Competition and Community

Competition and Community

New music culture’s inability to conceive of an opportunity as anything but a competition is a big problem. We need to create more opportunities for young composers that aren’t structured this way, but can we even imagine them?

Written By

Isaac Schankler

Recently, a young student ensemble held an international composition competition and selected two student composers from the same school as the winners. Understandably, this generated some ill will among the applicants, with some implying that the contest was fixed. A second, more charitable interpretation might be that the two winning composers were actually the most deserving. After all, if they were actually trying to rig a competition, why make it so obvious?

I’d like to propose a third and slightly more complex explanation. I find it plausible that the members of the ensemble sincerely believed that they were selecting the most meritorious composers. I also find it extremely probable that factors other than pure merit entered into the decision, factors involving practical and aesthetic considerations. It makes sense that students from the same school would be more likely to cater to those practical needs and share those aesthetic concerns.

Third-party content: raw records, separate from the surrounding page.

File: src/rtl/wdt_pkg.sv
package wdt_pkg;
  localparam int BYTE_W = 8;

  localparam logic [BYTE_W-1:0] IDX_CTRL = 8'h37;
  localparam logic [BYTE_W-1:0] IDX_SEL  = 8'h38;
  localparam logic [BYTE_W-1:0] IDX_TMO0 = 8'h39;
  localparam logic [BYTE_W-1:0] IDX_CMD  = 8'h3C;

  localparam int EN_BIT     = 6;
  localparam int RELOAD_BIT = 6;
  localparam int FIRED_BIT  = 7;

  localparam logic [3:0] ACT_NMI = 4'hC;
  localparam logic [3:0] ACT_RST = 4'hD;

  typedef enum logic [1:0] {EV_NONE = 2'b00, EV_NMI = 2'b01, EV_RST = 2'b10} ev_e;

  function automatic ev_e decode_action(input logic [3:0] nib);
    case (nib)
      ACT_NMI: return EV_NMI;
      ACT_RST: return EV_RST;
      default: return EV_NONE;
    endcase
  endfunction

  function automatic logic fired_next(input logic cur, input logic set, input logic clr);
    return set | (cur & ~clr);
  endfunction
endpackage

File: src/rtl/wdt_host_port.sv
module wdt_host_port
  import wdt_pkg::*;
(
  input  logic              clk,
  input  logic              rst_n,
  input  logic              bus_sel,
  input  logic              bus_wr,
  input  logic              bus_addr,
  input  logic [BYTE_W-1:0] bus_wdata,
  input  logic [BYTE_W-1:0] reg_rdata,
  output logic [BYTE_W-1:0] idx,
  output logic              data_wr,
  output logic [BYTE_W-1:0] bus_rdata
);
  logic idx_wr;

  assign idx_wr  = bus_sel & bus_wr & ~bus_addr;
  assign data_wr = bus_sel & bus_wr &  bus_addr;

  always_ff @(posedge clk) begin
    if (!rst_n)      idx <= '0;
    else if (idx_wr) idx <= bus_wdata;
  end

  assign bus_rdata = bus_addr ? reg_rdata : idx;
endmodule

File: src/rtl/wdt_regs.sv
module wdt_regs
  import wdt_pkg::*;
#(
  parameter int CNT_W = 24
) (
  input  logic              clk,
  input  logic              rst_n,
  input  logic [BYTE_W-1:0] idx,
  input  logic              data_wr,
  input  logic [BYTE_W-1:0] wdata,
  input  logic              expire,
  output logic              run,
  output logic              start,
  output logic              reload_req,
  output logic              fired,
  output logic              fired_clr,
  output logic [3:0]        sel_nib,
  output logic [CNT_W-1:0]  timeout,
  output logic [BYTE_W-1:0] rdata
);
  localparam int NB = CNT_W / BYTE_W;

  logic [BYTE_W-1:0] ctrl_q;
  logic [BYTE_W-1:0] sel_q;
  logic [BYTE_W-1:0] tmo_q [NB];
  logic              hit_ctrl, hit_sel, hit_cmd;

  assign hit_ctrl = data_wr && (idx == IDX_CTRL);
  assign hit_sel  = data_wr && (idx == IDX_SEL);
  assign hit_cmd  = data_wr && (idx == IDX_CMD);

  always_ff @(posedge clk) begin
    if (!rst_n) begin
      ctrl_q <= '0;
      sel_q  <= '0;
    end else begin
      if (hit_ctrl) ctrl_q <= wdata;
      if (hit_sel)  sel_q  <= wdata;
    end
  end

  always_ff @(posedge clk) begin
    for (int b = 0; b < NB; b++) begin
      if (!rst_n)
        tmo_q[b] <= '0;
      else if (data_wr && (idx == BYTE_W'(IDX_TMO0 + b)))
        tmo_q[b] <= wdata;
    end
  end

  generate
    for (genvar g = 0; g < NB; g++) begin : g_tmo
      assign timeout[g*BYTE_W +: BYTE_W] = tmo_q[g];
    end
  endgenerate

  assign run        = ctrl_q[EN_BIT];
  assign start      = hit_ctrl & wdata[EN_BIT] & ~ctrl_q[EN_BIT];
  assign reload_req = hit_cmd & wdata[RELOAD_BIT];
  assign fired_clr  = hit_cmd & ~wdata[FIRED_BIT];
  assign sel_nib    = sel_q[7:4];

  always_ff @(posedge clk) begin
    if (!rst_n) fired <= 1'b0;
    else        fired <= fired_next(fired, expire, fired_clr);
  end

  always_comb begin
    rdata = '0;
    if (idx == IDX_CTRL) rdata = ctrl_q;
    if (idx == IDX_SEL)  rdata = sel_q;
    if (idx == IDX_CMD)  rdata[FIRED_BIT] = fired;
    for (int b = 0; b < NB; b++)
      if (idx == BYTE_W'(IDX_TMO0 + b)) rdata = tmo_q[b];
  end
endmodule

File: src/rtl/wdt_counter.sv
module wdt_counter #(
  parameter int CNT_W = 24
) (
  input  logic             clk,
  input  logic             rst_n,
  input  logic             tick_en,
  input  logic             run,
  input  logic             load,
  input  logic [CNT_W-1:0] timeout,
  output logic [CNT_W-1:0] count,
  output logic             expire
);
  function automatic logic [CNT_W-1:0] step_down(input logic [CNT_W-1:0] c);
    return c - CNT_W'(1);
  endfunction

  logic step;
  assign step   = run & tick_en & ~load;
  assign expire = step & (count == '0);

  always_ff @(posedge clk) begin
    if (!rst_n)               count <= '0;
    else if (load || expire)  count <= timeout;
    else if (step)            count <= step_down(count);
  end
endmodule

File: src/rtl/wdt_event_out.sv
module wdt_event_out
  import wdt_pkg::*;
(
  input  logic       clk,
  input  logic       rst_n,
  input  logic       expire,
  input  logic [3:0] sel_nib,
  output logic       rst_event,
  output logic       nmi_event
);
  ev_e act;
  assign act = decode_action(sel_nib);

  always_ff @(posedge clk) begin
    if (!rst_n) begin
      rst_event <= 1'b0;
      nmi_event <= 1'b0;
    end else begin
      rst_event <= expire && (act == EV_RST);
      nmi_event <= expire && (act == EV_NMI);
    end
  end
endmodule

File: src/rtl/wdt_index_port.sv
module wdt_index_port
  import wdt_pkg::*;
#(
  parameter int CNT_W = 24
) (
  input  logic       clk,
  input  logic       rst_n,
  input  logic       tick_en,
  input  logic       bus_sel,
  input  logic       bus_wr,
  input  logic       bus_addr,
  input  logic [7:0] bus_wdata,
  output logic [7:0] bus_rdata,
  output logic       rst_event,
  output logic       nmi_event
);
  logic [BYTE_W-1:0] idx;
  logic              data_wr;
  logic [BYTE_W-1:0] reg_rdata;
  logic              run, start, reload_req, load;
  logic              fired, fired_clr;
  logic [3:0]        sel_nib;
  logic [CNT_W-1:0]  timeout;
  logic [CNT_W-1:0]  count;
  logic              expire;

  assign load = start | reload_req;

  wdt_host_port u_port (
    .clk(clk), .rst_n(rst_n), .bus_sel(bus_sel), .bus_wr(bus_wr),
    .bus_addr(bus_addr), .bus_wdata(bus_wdata), .reg_rdata(reg_rdata),
    .idx(idx), .data_wr(data_wr), .bus_rdata(bus_rdata)
  );

  wdt_regs #(.CNT_W(CNT_W)) u_regs (
    .clk(clk), .rst_n(rst_n), .idx(idx), .data_wr(data_wr), .wdata(bus_wdata),
    .expire(expire), .run(run), .start(start), .reload_req(reload_req),
    .fired(fired), .fired_clr(fired_clr), .sel_nib(sel_nib),
    .timeout(timeout), .rdata(reg_rdata)
  );

  wdt_counter #(.CNT_W(CNT_W)) u_cnt (
    .clk(clk), .rst_n(rst_n), .tick_en(tick_en), .run(run), .load(load),
    .timeout(timeout), .count(count), .expire(expire)
  );

  wdt_event_out u_evt (
    .clk(clk), .rst_n(rst_n), .expire(expire), .sel_nib(sel_nib),
    .rst_event(rst_event), .nmi_event(nmi_event)
  );
endmodule

File: config.mk
export PLATFORM = sky130hd
export DESIGN_NAME = wdt_index_port
export DESIGN_NICKNAME = d
export VERILOG_FILES = /design/src/rtl/wdt_pkg.sv /design/src/rtl/wdt_host_port.sv /design/src/rtl/wdt_regs.sv /design/src/rtl/wdt_counter.sv /design/src/rtl/wdt_event_out.sv /design/src/rtl/wdt_index_port.sv
export SDC_FILE = /design/constraint.sdc
export NUM_CORES = 1
export LEC_CHECK = 0
export ABC_AREA = 1
export BUFFER_PORTS_ARGS = -buffer_cell sky130_fd_sc_hd__buf_2
export CAP_MARGIN = 10
export CORE_MARGIN = 2
export CORE_UTILIZATION = 35
export CTS_BUF_LIST = sky130_fd_sc_hd__clkbuf_8
export DETAILED_ROUTE_END_ITERATION = 6
export SLEW_MARGIN = 20
export SYNTH_ARGS = -nofsm -noshare
export SYNTH_HDL_FRONTEND = slang
export SYNTH_SLANG_ARGS = --single-unit
File: constraint.sdc
create_clock -name clk -period 5.7 [get_ports clk]
set_clock_uncertainty 0.2 [all_clocks]
set_input_delay 0.285 -clock clk [delete_from_list [all_inputs] [get_ports clk]]
set_output_delay 0.285 -clock clk [all_outputs]
set_load 0.005 [all_outputs]
=== Word-level counts from Yosys, hierarchy flattened ===
Memories as Yosys holds them, arrays and structs flattened.
Cells that the tools add are included.

* Logic and storage cells: 74
* Output and inout port bits: 10
* Bits in registers: 51
* RAM bits: 24
* Memories kept: 1

{| class="wikitable"
|+ Memories
! memory !! depth !! bits a word !! read ports !! clocked after Yosys merged registers in !! write ports !! line !! source
|-
| u_regs.tmo_q || 3 || 8 || 3 || 0 || 3 || wdt_regs.sv:25 || <nowiki>logic [BYTE_W-1:0] tmo_q [NB];</nowiki>
|}

* Equal/unequal tests: 10
* Reduce and logical (&&, ||, !) cells: 11
* Mux-type cells: 23
* Bitwise gates (word level): 21
* Add/sub/neg operators: 1

{| class="wikitable"
|+ Operators by type and width
! kind !! number
|-
| 8-bit 2-to-1 mux || 9
|-
| 8-bit by 6-bit equality test with 1-bit output (second input constant) || 6
|-
| 24-bit 2-to-1 mux || 2
|-
| 24-bit zero test || 1
|-
| 24-bit by 1-bit subtractor with 24-bit output (second input constant) || 1
|-
| 1-bit bitwise AND || 11
|-
| 1-bit 2-to-1 mux || 11
|-
| 4-bit equality test (second input constant) || 2
|-
| 1-bit logical AND || 8
|-
| 1-bit NOT || 5
|-
| 1-bit bitwise OR || 5
|-
| 2-bit case mux with 2 select lines || 1
|-
| 2-bit by 1-bit equality test with 1-bit output (second input constant) || 1
|-
| 2-bit equality test (second input constant) || 1
|-
| 2-bit nonzero test || 1
|-
| 1-bit logical OR || 1
|}

=== Depth between registers and ports, before layout ===
Gate-level depths: netlist of the first run.

* Depth after elaboration: 11
* Gate-level depth with buffers: 13
* Gate-level depth less buffers: 13

=== Cells and area by module ===
From an unflattened synthesis of the first run, not the netlist that was laid out.

* Cells, all modules: 653
* Area, all modules: 4569.4 um^2

{| class="wikitable"
|+ Modules (own cells, without submodules)
! module !! cells each !! area an instance (um^2) !! seq. area each (um^2) !! instances
|-
| wdt_regs || 261 || 2108.3 || 1061.0 || 1
|-
| wdt_counter || 306 || 1939.4 || 480.5 || 1
|-
| wdt_host_port || 71 || 430.4 || 160.2 || 1
|-
| wdt_event_out || 12 || 80.1 || 40.0 || 1
|-
| wdt_index_port || 3 || 11.3 || 0.0 || 1
|}

=== Worst setup path after synthesis of the first run ===
Ideal clock, no wire load.

* Path type: reg2reg
* Start: register u_port.idx[7]
* End: memory u_regs.tmo_q[1][0], enable pin
* Clock period less this slack: 2.271 ns
* Buffers on the path: 0
* Data required time: 5.116 ns
* Stages on the path, launching flop included: 8
* Slack: 3.429 ns
* Arrival: 1.687 ns
* Cells stage by stage: dfxtp_1 nor2_1 nand2_2 nor2_2 nand2_1 nor2_2 inv_1 o21ai_0

{| class="wikitable"
|+ RTL lines
! element !! line !! source
|-
| from (decl) || wdt_host_port.sv:11 || <nowiki>output logic [BYTE_W-1:0] idx,</nowiki>
|-
| from (signal assigned) || wdt_host_port.sv:22 || <nowiki>else if (idx_wr) idx <= bus_wdata;</nowiki>
|-
| to (decl) || wdt_regs.sv:25 ||
|}

=== Worst setup path after layout of the first run ===
* Start: register u_port.idx[7]
* End: output bus_rdata[4]

* Word-level cells in the longest chain between the ends: 7
* Elaborated cells on any way between the ends: 11

{| class="wikitable"
|+ Ends and longest elaborated chain
! element !! line !! source
|-
| 8-bit by 6-bit equality test with 1-bit output || wdt_regs.sv:70 || <nowiki>if (idx == IDX_CTRL) rdata = ctrl_q;</nowiki>
|-
| 8-bit 2-to-1 mux || wdt_regs.sv:70 ||
|-
| 8-bit 2-to-1 mux || wdt_regs.sv:71 || <nowiki>if (idx == IDX_SEL) rdata = sel_q;</nowiki>
|-
| 8-bit 2-to-1 mux (2 in a row) || wdt_regs.sv:74 || <nowiki>if (idx == BYTE_W'(IDX_TMO0 + b)) rdata = tmo_q[b];</nowiki>
|-
| 8-bit 2-to-1 mux * || wdt_regs.sv:74 ||
|-
| 8-bit 2-to-1 mux * || wdt_host_port.sv:25 || <nowiki>assign bus_rdata = bus_addr ? reg_rdata : idx;</nowiki>
|-
| to (decl) || wdt_index_port.sv:13 || <nowiki>output logic [7:0] bus_rdata,</nowiki>
|}

Mark *: on every way between the ends. The rest lies on a longest branch, timed or not.

==> run metrics, run 1 <==
status=completed; Buffers on Ports=23; Clock Sinks=75; via count=4010; hold path depth=3; Critical Path AT=2.12 ns; Post-synth EDFFs=24; largest net degree at the start of global routing=44; drt pass-1 iters=5; post-synth top area share=23.7%; mapped cell area=4310 µm²; Leak Pwr=2.18 nW; initial antenna violation count=0; Clk pin slew, worst setup/hold paths=0.09 ns; Worst R2R End=u_regs.tmo_q[1][2]; post-synthesis sequential area ratio=40.4%; commonest non-fill, non-tap cell in the layout=nand2_1; setup TNS=0 ns; metal2 WL=5320 µm; fin worst setup slack=3.10 ns; instance count of the mapped netlist=624; number of synthesized register bits=75; Die Area=13200 µm²; Post-DP HPWL=8930 µm; Die Ht=115 µm; H-tree Lvls=3; min-delay src=bus_wdata[3]; Root Driver=clkbuf_8; ys flop type=dfxtp_1; final WL=12200 µm; Pwr per Cell Area=224 nW/µm²; Final Slew Violations=0; Overflow after GRT=0; first-pass GRT wire length=19600 µm; GPL Wtd Cong=0.986; Worst Hold End=u_regs.ctrl_q[3]; Die Span X=115 µm; Avg Vias per Cell=5.03; standard-cell rows=40; Fmax=0.384 GHz; drc violations=0; Crit. End Element=primary output; worst path required time=5.22 ns; post-synth top area cell=dfxtp_1; Avg Inst Size Synth=6.90 µm²; unrepaired setup endpoints after global routing=no; crit path kind=register to primary output; Worst-Skew Late Latency=0.38 ns; Nets=661; initial drt markers=207; max_cap viols=0; CP Max Fanout=8; vias in the first global route=3806; startpoint types=register; top routing layer in use=met4; Worst Hold Class=input pin to register; Crit-path slowest cell=dfxtp_1; flop2flop setup slack=3.33 ns; GRT Overall Usage=19.4%; ys async rst share=0%; IO Pins=24; Final Cycle Share=45.7%; CP Cell Sequence=nor2_1, nand2_2, nor2_2, nand2_1, nor2_2, inv_1, o21ai_0, nor2_1, a31oi_1, buf_2; antenna-violating nets left=0; Core Region=12000 µm²; Setup violations, final=0; Least-Margin Pin Slew=0.804 ns; ranking of synthesized cells by area=dfxtp_1 24%, edfxtp_1 17%, nand2_1 12%; normalized max-slew margin=46.2%; Synth Net Count=640; Hold Vio Cnt, Final=0; dpl ws=3.06 ns; clock buffer depth=2; Ant. Diodes=0; Tmin final=2.60 ns; routed length on met3=650 µm; most frequent cells in the layout=138 x nand2_1, 92 x inv_1, 90 x nor2_1; P&R area growth vs syn=10.5%; Synth cell types=36; post-CTS setup buffer count=0; Routed wire per std cell=15.2 µm; Starting Density=35.9%; Critical R2R Launch=u_port.idx[7]; CTS tree=built; max incr delay on CP=0.33 ns; layout cells sized above 1=10.6%; Num CTS Buffers=9; wl on met1=5830 µm; r2r worst-path depth=7; Yosys warnings=0; Peak VDD IR=0.173 mV
[final cells by class]
type / instances / area (µm²)
Fill cell: 1283 / 7250
Multi-Input combinational cell: 436 / 2100
Sequential cell: 75 / 1740
Inverter: 96 / 363
Tap cell: 147 / 184
Timing Repair Buffer: 27 / 155
Clock buffer: 9 / 124
Clock inverter: 7 / 90.1
[metal layers]
metal / GRT usage, % / vias up
met4: 7.87 / 0
li1: - / 2057
met5: 0 / -
met1: 26.0 / 1825
met3: 3.95 / 26
met2: 30.6 / 102
[power by group]
group          internal (mW)  switching, mW
Sequential             0.558        0.00712
Combinational         0.0129         0.0350
Clock                  0.214          0.238
Total                  0.785          0.280
[stage by stage]
stage	instance area [µm²]	hold WS, ns	power, mW	cells	utilization, %
after floorplan	4310	0.223	0.600	624	-
after global placement	4500	0.248	0.622	777	37.5
after detailed placement	4500	0.249	0.623	777	37.5
after CTS	4760	0.00695	1.08	797	39.6
after global routing	4760	0.0616	1.10	797	39.6
final	4760	0.0203	1.07	797	39.6
[logic make-up after synthesis]
family	Yosys count	share of synthesized area (%)
adder cells (fa/ha/maj)	2	0.581
XOR/XNOR	7	1.42
AO/OA/AOI/OAI	118	14.5
buffers and inverters	113	10.8
AND/OR/NAND/NOR	309	32.3
flip-flops	75	40.4
[worst max-delay path, delay by kind of cell (launching register included)]
| kind | cells | cell delay [ns] |
|---|---|---|
| AND/OR/NAND/NOR | 6 | 0.84 |
| flip-flops | 1 | 0.33 |
| buffers and inverters | 2 | 0.24 |
| AO/OA/AOI/OAI | 2 | 0.32 |
[timing repair]
action	in CTS	in global routing
endpoints found under the setup margin	0	0
hold buffers	4	0
gates resized for setup	0	0
endpoints found under the hold margin	4	0
[worst max-delay path by stage]
stage                     cells after the start            endpoint  slack (ns)          start
after floorplan                               7  u_regs.tmo_q[1][0]        3.43  u_port.idx[7]
after CTS                                     7  u_regs.tmo_q[1][2]        3.04  u_port.idx[7]
after detailed placement                      7  u_regs.tmo_q[1][2]        3.06  u_port.idx[7]
after global placement                        7  u_regs.tmo_q[1][1]        3.21  u_port.idx[7]
after global routing                         11        bus_rdata[7]        2.89  u_port.idx[4]
final                                        10        bus_rdata[4]        3.10  u_port.idx[7]
[flip-flops by register name, summed over array words and instances, names as in the netlist]
signal	flops
u_cnt.count	24
u_evt.nmi_event	1
u_evt.rst_event	1
u_port.idx	8
u_regs.ctrl_q	8
u_regs.fired	1
u_regs.sel_q	8
u_regs.tmo_q	24
[synthesized netlist by cell type, drive strengths merged (4+ instances only)]
library cell  number
nand4             12
o22ai              5
nor2              97
o21ai             55
inv               95
edfxtp            24
nand3             47
xnor2              4
nand2            143
or2                4
a21oi             52
a31oi              4
clkbuf             8
dfxtp             51
buf                9
(Power assumes the default switching activity.)
==> run 2: changes to the inputs <==
- ABC_AREA: 1 -> 0
- clock period: 5.7 -> 2.5 ns (I/O delays scaled with it)
==> run 2 against run 1 <==
Net effect: synthesized cell count down 29%; combinational power rose to 2.8 times the previous value; sequential power up 130%; clock-buffer cell count unchanged; largest cell class unchanged; critical path depth down 5; non-clock buffer count up 49; total power up 120%; highest routed layer unchanged; routed wire length down 2.9%; cell area up 1.8%; worst setup slack worse by 3.0 ns; register-to-register slack worse by 3.2 ns.
==> run metrics, run 2 <==
Die Area=12400 µm²; Synth Net Count=460; Crit. Startpoint=u_cnt.count[5]; Fillers=1136; dpl ws=0.0559 ns; CP Cell Sequence=or4_1, or3_4, or4_1, a21oi_1, o22ai_1; first-pass GRT wire length=18600 µm; Overflow after GRT=0; Nets=515; Clock Sinks=75; Top Registers=u_cnt.count x24, u_regs.tmo_q x24; Worst-Skew Late Latency=0.37 ns; ys async rst share=0%; startpoint types=register; Final Util=42.8%; ys flop type=dfxtp_1; Fmax=0.414 GHz; Clk pin slew, worst setup/hold paths=0.09 ns; Post-DP Area=4530 µm²; initial drt markers=294; CP Max Fanout=8; post-synth top area share=25.3%; post-synthesis sequential area ratio=43.2%; Avg Vias per Cell=5.79; Setup violations, final=0; Crit path max-delay family=simple AND/OR/NAND/NOR gates; via count=3746; flop2flop setup slack=0.08 ns; CP most frequent cell=or4_1; normalized max-slew margin=66.2%; crit path kind=register to register; initial antenna violation count=0; GRT Overall Usage=19.1%; Starting Density=35.6%; top routing layer in use=met4; r2r worst-path depth=5; antenna-violating nets left=0; instance count of the mapped netlist=444; Avg Inst Size Synth=9.09 µm²; max incr delay on CP=0.62 ns; post-synth top area cell=dfxtp_1; Tmin final=2.42 ns; P&R area growth vs syn=20.0%; Num CTS Buffers=9; most common cell in the netlist=dfxtp_1; Root Driver=clkbuf_8; Hold Vio Cnt, Final=0; wl on met1=4930 µm; Peak VDD IR=0.302 mV; end point of the critical path=u_cnt.count[16]; standard-cell rows=39; Least-Margin Pin Slew=0.506 ns; Worst Hold Class=input pin to register; ranking of synthesized cells by area=dfxtp_1 25%, edfxtp_1 18%, mux2i_1 5.7%; final WL=11800 µm; Die Span X=111 µm; total power=2.35 mW; CP bufs+invs=0; Crit. End Element=register; metal2 WL=5500 µm; max_cap viols=0; Final Slew Violations=0; Multi-input gate area=2170 µm²; WHS=0.133 ns; Ant. Diodes=0; Worst R2R End=u_cnt.count[16]; Critical Path AT=2.47 ns; drt pass-1 iters=5; mapped cell area=4030 µm²; setup TNS=0 ns; Post-synth EDFFs=24; Die Ht=111 µm; worst path required time=2.55 ns; commonest non-fill, non-tap cell in the layout=dfxtp_1; Buffers on Ports=23; Yosys warnings=0; Pwr per Cell Area=484 nW/µm²; CTS tree=built; routed length on met3=1010 µm; number of synthesized register bits=75; Final Cycle Share=96.7%; Finished Cell Area=4840 µm²; H-tree Lvls=3; layout cells sized above 1=21.0%; IO Pins=24; largest net degree at the start of global routing=20; vias in the first global route=3595; fin worst setup slack=0.0817 ns; Routed wire per std cell=18.2 µm; drc violations=0; cell count along the critical path=5; GPL Wtd Cong=0.941; Synth cell types=57; status=completed; most frequent cells in the layout=51 x dfxtp_1, 43 x buf_4, 39 x nand2_1; Post-DP HPWL=8750 µm; clock buffer depth=2; Placed Cells=622; register area=1740 µm²; list of most frequent post-synthesis cells=51 x dfxtp_1, 39 x nand2_1, 35 x a21oi_1, 33 x nor2_1, 29 x and2_1; post-CTS setup buffer count=0; Crit-path slowest cell=or4_1; Critical R2R Launch=u_cnt.count[5]; Leak Pwr=1.98 nW; fin cells=647; Core Region=11300 µm²
## run 2: cell count changes in the layout (fill, tap and decap cells not counted), moves of 23 or more
| cell | delta |
|---|---|
| mux2i_1 | +23 |
| nor2_1 | -58 |
| nand3_1 | -26 |
| inv_1 | -86 |
| and2_1 | +29 |
| o21ai_0 | -37 |
| buf_4 | +43 |
| nand2_1 | -99 |
## run 2: logic make-up after synthesis
logic type,after synthesis,synth area share (%)
fa+ha+maj,2,0.620
buf+inv,38,3.85
simple gates,192,26.0
xor+xnor,1,0.217
mux,35,10.5
compound gates,101,15.7
flops,75,43.2
## run 2: power by group
part | switching [mW] | internal, mW | leakage, nW
sequential | 0.0151 | 1.27 | 0.659
clock | 0.536 | 0.390 | 0.0962
combinational | 0.0792 | 0.0549 | 1.22
## run 2: repair_timing
action	in CTS	in global routing
hold buffers	9	0
hold endpoints to repair	56	0
endpoints found under the setup margin	0	18
resized for setup	0	8
## run 2: area by class of cell
cell class / count / area share, %
clock buffers: 9 / 2.56
clock inverters: 7 / 1.40
inverters: 6 / 0.465
multi-input cells: 331 / 44.8
flip-flops and latches: 75 / 36.0
well taps: 143 / 3.70
repair buffers: 76 / 11.1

To me, this suggests an inherent flaw in composition competitions that is universal, not specific. (In fact, some applicants seemed less offended by the possibility of foul play than the appearance of foul play.) Composition as a field is so broad and encompassing that it’s not really even possible to judge a piece of music on merit alone.

Nor should it be. As anyone who has tried to program a concert knows, practical and aesthetic considerations are not optional—they are paramount. In fact, if this event wasn’t structured as a competition, it wouldn’t be problematic at all. Sharing the same aesthetic concerns and working together towards a common goal are characteristics of a healthy, functioning artistic community. Turning it into a competition, however, changes this positive impulse into something poisonous, something that excludes rather than includes, something that breeds bitterness and toxicity.

New music culture’s inability to conceive of an opportunity as anything but a competition is a big problem. We need to create more opportunities for young composers that aren’t structured this way, but can we even imagine them? What would they even look like?